For those not familiar with this blog, when it was originally planned in early 2017 (we’re approaching our fourth anniversary of going live, but were already doing dry runs by early March) it had foreseen a regular feature called “Social Lenses.” This was created to allow occasional comment on wider social issues generated by (good, preferably excellent) films or television series. Examples of early forays into this somewhat idiosyncratic genre are here (“Spotlight”), here (“The Florida Project”), and here (“Big Little Lies”).

The feature never really took off, partly because I haven’t seen that many great films since starting the blog (more reading and writing, less viewing), and partly because I haven’t felt especially moved to comment by those films I have seen in the past four years.

But I’ve just completed viewing the four-part series “Room 2806, The Accusation” (Netflix, released December 2020) as a homework assignment for a Zoom meetup every two weeks with a group of friends. It’s one of the best regular get-togethers I participate in, partly due to the conviviality of the group itself and partly due to the fact that we’ve begun identifying “discussion topics” and the latter have led to thought-provoking and lively discussion. The first of these was “The 1619 Project”; the second was “AOC,” and the third is this documentary series.

The tightly-orchestrated, sophisticated (“slick” has too negative a connotation; rather, “Room 2806” is well thought-out and executed, making use of numerous devices repeatedly throughout the 180 minutes of running time), and informative documentary details the events surrounding the arrest of Dominique Strauss-Kahn on May 14, 2011 at the Sofitel Hotel in Midtown Manhattan (located at 45 W. 44th St., in the heart of the Theater District).

For those of you who don’t recall the details (and who does? It’s been nearly a decade), Strauss-Kahn (DSK) was then in his fourth year as Managing Director of the International Monetary Fund, headquartered in Washington, D.C. He’d come to the position following a distinguished and ever-upward trajectory in French politics, advancing from Minister of Industries (1991-1993) to Minister of the Economy, Finance, and Industry (1994-1999). It was generally believed in French Socialist circles that he would be the country’s next President, given the declining popularity of Nicolas Sarkozy (President 2007-2012).

He was in NYC on May 14, and had planned to depart for France and a meeting with Chancellor Angela Merkel the day the “incident” occurred. On the morning of the 14th, the housekeeper Nafissatou Diallo entered Strauss-Kahn’s room (2806, the Presidential Suite on the 28th floor – $3,000 per night, but DSK had been given a “free” upgrade and was paying the standard room rate of $525).

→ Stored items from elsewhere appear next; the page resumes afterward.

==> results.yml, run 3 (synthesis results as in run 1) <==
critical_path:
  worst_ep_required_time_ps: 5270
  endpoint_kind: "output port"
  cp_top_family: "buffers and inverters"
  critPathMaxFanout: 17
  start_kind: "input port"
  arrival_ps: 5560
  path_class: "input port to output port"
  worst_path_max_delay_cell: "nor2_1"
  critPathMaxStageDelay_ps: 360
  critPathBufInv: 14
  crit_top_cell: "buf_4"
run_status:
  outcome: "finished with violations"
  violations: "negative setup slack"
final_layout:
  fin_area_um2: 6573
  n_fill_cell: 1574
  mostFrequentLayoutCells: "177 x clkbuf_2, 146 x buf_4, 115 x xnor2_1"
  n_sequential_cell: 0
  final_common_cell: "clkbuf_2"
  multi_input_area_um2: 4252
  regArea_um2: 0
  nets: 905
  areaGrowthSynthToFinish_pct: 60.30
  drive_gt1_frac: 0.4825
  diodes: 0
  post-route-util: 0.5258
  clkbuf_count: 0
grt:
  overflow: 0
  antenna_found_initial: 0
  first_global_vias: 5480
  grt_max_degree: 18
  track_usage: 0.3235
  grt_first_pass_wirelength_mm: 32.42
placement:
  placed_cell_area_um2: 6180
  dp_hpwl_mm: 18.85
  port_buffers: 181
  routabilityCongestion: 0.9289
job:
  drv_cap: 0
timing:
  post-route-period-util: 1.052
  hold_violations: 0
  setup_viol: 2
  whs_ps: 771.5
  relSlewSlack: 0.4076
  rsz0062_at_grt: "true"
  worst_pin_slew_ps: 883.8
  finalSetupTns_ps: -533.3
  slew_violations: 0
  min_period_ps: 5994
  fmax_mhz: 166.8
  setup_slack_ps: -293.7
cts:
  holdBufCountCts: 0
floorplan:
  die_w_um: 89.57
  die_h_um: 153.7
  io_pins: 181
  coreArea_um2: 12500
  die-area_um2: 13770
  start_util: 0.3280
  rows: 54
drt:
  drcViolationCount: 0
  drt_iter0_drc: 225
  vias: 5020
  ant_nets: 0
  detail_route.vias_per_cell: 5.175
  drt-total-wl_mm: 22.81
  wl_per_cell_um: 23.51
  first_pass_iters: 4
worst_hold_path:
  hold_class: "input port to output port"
--- src/rvf_decode.sv ---
`timescale 1ns/10ps
`include "rvf_macros.svh"

module rvf_decode (
    input  logic                  clk,
    input  logic                  rst_n,
    input  logic                  instr_valid,
    input  logic [`RVF_XLEN-1:0]  instr_pc,
    input  logic [`RVF_XLEN-1:0]  instr_word,
    input  logic                  md_done,
    input  logic [`RVF_XLEN-1:0]  md_result,
    input  logic [`RVF_XLEN-1:0]  md_a,
    input  logic [`RVF_XLEN-1:0]  md_b,
    output logic                  redirect,
    output logic [`RVF_XLEN-1:0]  redirect_pc,
    output logic                  jalr_pending,
    output logic                  flush,
    output logic                  md_start,
    output logic                  md_is_div,
    output logic [`RVF_XLEN-1:0]  md_a_q,
    output logic [`RVF_XLEN-1:0]  md_b_q,
    output logic                  retire,
    output logic                  commit_valid,
    output logic [`RVF_XLEN-1:0]  commit_pc,
    output rvf_pkg::instr_class_e commit_cls,
    output logic [`RVF_XLEN-1:0]  commit_result
);
    import rvf_pkg::*;

    instr_class_e         cls;
    logic [6:0]           opcode;
    logic [2:0]           funct3;
    logic [6:0]           funct7;
    logic [`RVF_XLEN-1:0] j_imm;
    logic [`RVF_XLEN-1:0] i_imm;
    logic                 md_wait_q;  // muldiv in progress, commit held back
    logic                 accept;

    assign opcode = instr_word[6:0];
    assign funct3 = instr_word[14:12];
    assign funct7 = instr_word[31:25];
    assign j_imm  = {{11{instr_word[31]}}, instr_word[31], instr_word[19:12],
                     instr_word[20], instr_word[30:21], 1'b0};
    assign i_imm  = {{20{instr_word[31]}}, instr_word[31:20]};

    always_comb begin
        cls = CLS_PLAIN;  // branches, loads, stores all fall through
        case (opcode)
            `RVF_OP_JAL:  cls = CLS_JAL;
            `RVF_OP_JALR: begin
                if (funct3 == 3'b000) begin
                    cls = CLS_JALR;
                end
            end
            `RVF_OP_OP: begin
                if (funct7 == `RVF_F7_MULDIV && funct3 == `RVF_F3_MUL) begin
                    cls = CLS_MUL;
                end else if (funct7 == `RVF_F7_MULDIV && funct3 == `RVF_F3_DIVU) begin
                    cls = CLS_DIV;
                end
            end
            default: cls = CLS_PLAIN;
        endcase
    end

    assign accept = instr_valid && !md_wait_q;

    always_ff @(posedge clk or negedge rst_n) begin
        if (!rst_n) begin
            redirect     <= 1'b0;
            jalr_pending <= 1'b0;
            flush        <= 1'b0;
            md_start     <= 1'b0;
            retire       <= 1'b0;
            commit_valid <= 1'b0;
            md_wait_q    <= 1'b0;
        end else begin
            redirect     <= jalr_pending;  // second step of jalr
            jalr_pending <= 1'b0;
            flush        <= 1'b0;
            md_start     <= 1'b0;
            retire       <= 1'b0;
            commit_valid <= 1'b0;
            if (accept) begin
                flush <= (cls != CLS_PLAIN);  // prefetched pc + 4 is useless
                case (cls)
                    CLS_JAL: begin
                        redirect     <= 1'b1;
                        commit_valid <= 1'b1;
                    end
                    CLS_JALR: begin
                        jalr_pending <= 1'b1;
                        commit_valid <= 1'b1;
                    end
                    CLS_MUL, CLS_DIV: begin
                        md_start  <= 1'b1;
                        md_wait_q <= 1'b1;
                    end
                    default: begin
                        retire       <= 1'b1;
                        commit_valid <= 1'b1;
                    end
                endcase
            end else if (md_wait_q && md_done) begin
                md_wait_q    <= 1'b0;
                retire       <= 1'b1;
                commit_valid <= 1'b1;
            end
        end
    end

    always_ff @(posedge clk) begin
        if (accept) begin
            commit_pc     <= instr_pc;
            commit_cls    <= cls;
            commit_result <= '0;
            // jalr with rs1 = x0 lands on the bare immediate
            redirect_pc   <= (cls == CLS_JAL) ? instr_pc + j_imm : {i_imm[31:1], 1'b0};
            if (cls == CLS_MUL || cls == CLS_DIV) begin
                md_is_div <= (cls == CLS_DIV);
                md_a_q    <= md_a;
                md_b_q    <= md_b;
            end
        end else if (md_wait_q && md_done) begin
            commit_result <= md_result;
        end
    end

endmodule

--- src/rvf_muldiv.sv ---
`timescale 1ns/10ps
`include "rvf_macros.svh"

module rvf_muldiv (
    input  logic                 clk,
    input  logic                 rst_n,
    input  logic                 md_start,
    input  logic                 md_is_div,
    input  logic [`RVF_XLEN-1:0] md_a_q,
    input  logic [`RVF_XLEN-1:0] md_b_q,
    output logic                 md_busy,
    output logic                 md_done,
    output logic [`RVF_XLEN-1:0] md_result
);
    import rvf_pkg::*;

    localparam logic [4:0] LAST_STEP = 5'd31;

    instr_class_e         op_q;
    logic                 run_q;
    logic [4:0]           cnt_q;
    logic [`RVF_XLEN-1:0] acc_q;  // product or remainder
    logic [`RVF_XLEN-1:0] opa_q;  // multiplicand, or dividend turning into quotient
    logic [`RVF_XLEN-1:0] opb_q;  // multiplier or divisor
    logic [`RVF_XLEN-1:0] acc_d;
    logic [`RVF_XLEN-1:0] opa_d;
    logic [`RVF_XLEN-1:0] opb_d;
    logic [`RVF_XLEN-1:0] prod;
    logic [`RVF_XLEN:0]   shifted;
    logic [`RVF_XLEN:0]   diff;
    logic                 fits;

    // shift and add, low half only
    assign prod = opb_q[0] ? acc_q + opa_q : acc_q;

    // restoring step; a zero divisor always fits, so the quotient ends all ones
    assign shifted = {acc_q, opa_q[`RVF_XLEN-1]};
    assign diff    = shifted - {1'b0, opb_q};
    assign fits    = !diff[`RVF_XLEN];

    always_comb begin
        if (op_q == CLS_DIV) begin
            acc_d = fits ? diff[`RVF_XLEN-1:0] : shifted[`RVF_XLEN-1:0];
            opa_d = {opa_q[`RVF_XLEN-2:0], fits};
            opb_d = opb_q;
        end else begin
            acc_d = prod;
            opa_d = {opa_q[`RVF_XLEN-2:0], 1'b0};
            opb_d = {1'b0, opb_q[`RVF_XLEN-1:1]};
        end
    end

    always_ff @(posedge clk or negedge rst_n) begin
        if (!rst_n) begin
            run_q   <= 1'b0;
            cnt_q   <= '0;
            md_done <= 1'b0;
        end else begin
            md_done <= 1'b0;
            if (md_start) begin
                run_q <= 1'b1;
                cnt_q <= '0;
            end else if (run_q) begin
                cnt_q <= cnt_q + 5'd1;
                if (cnt_q == LAST_STEP) begin
                    run_q   <= 1'b0;
                    md_done <= 1'b1;
                end
            end
        end
    end

    always_ff @(posedge clk) begin
        if (md_start) begin
            op_q  <= md_is_div ? CLS_DIV : CLS_MUL;
            acc_q <= '0;
            opa_q <= md_a_q;
            opb_q <= md_b_q;
        end else if (run_q) begin
            acc_q <= acc_d;
            opa_q <= opa_d;
            opb_q <= opb_d;
            if (cnt_q == LAST_STEP) begin
                // quotient for divu, product otherwise
                md_result <= (op_q == CLS_DIV) ? opa_d : acc_d;
            end
        end
    end

    assign md_busy = run_q;

endmodule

Nine minutes later, Diallo departed the room and went in search of her supervisor. Camera footage from the employees’ work area where she was taken by hotel security after reporting what had happened to her supervisor shows her pacing restlessly, aimlessly. After about an hour (so, around 1:30 that day), hotel security persuaded her to call the police, who arrived almost immediately (the 911 call is included; Strauss-Kahn was not mentioned by name. Rather, he was referred to as one of the “big guests” and the caller refuses to give the name when explicitly asked.

In the meantime, DSK had made a hasty departure from the hotel – so hasty, in fact, that he had forgotten his cell phone – and headed for the Air France lounge at JFK Airport. The fact he’d left his phone behind led to his apprehension – he called Reception to ask about it and police, who had raced to JFK, managed to stop him before his flight’s departure.

The footage most of us remember from those days is replayed – he was arrested, taken to PSA (=Police Service Area) 5 in Harlem (123rd St.), and compelled to do the so-called “perp walk” (something European journalists found inexplicable and outrageous, insulting for a man of his stature). On May 18 he was indicted on seven charges (four felonies, three misdemeanors), including attempted rape, and remanded to Rikers Island, where he remained four days. On June 6 he was arraigned – he pleaded not guilty – and released to house arrest following payment of $1 million cash bail plus a $5 million bond. He spent the next couple months in a Tribecca townhouse which his wife Anne Sinclair rented for $50,000 a month; Sinclair also spent $200,000 a month for security guards, which the judge had required as a condition of granting bail.

Meanwhile, the NYPD SVU had ensured that Diallo was taken to a hospital, that a rape kit was administered, that samples from her clothing (semen was found on her shirt) and photos were taken as evidence (she had bruising on her neck and arms).

Once the Manhattan Prosecutor’s Office took over the investigation, Diallo was grilled over the course of days, in what can only be interpreted in retrospect as an effort not to help her case (which is the Prosecutor’s purported mission as representing “the People”), but to break her. And this they did, despite the fact that the Sex Crimes NYPD officer (Michael Osgood) who initially questioned her at the hotel was convinced her story was credible, especially when considered in light of forensic evidence found in the room’s hallway (semen discovered). Osgood, who speaks on more than one occasion in the documentary, was experienced with sexual assault victims, in contrast to the former NYPD Police Sergeant called in as an investigator for the prosecution, who was conversant with major crimes cases but had no experience with sexual assault cases.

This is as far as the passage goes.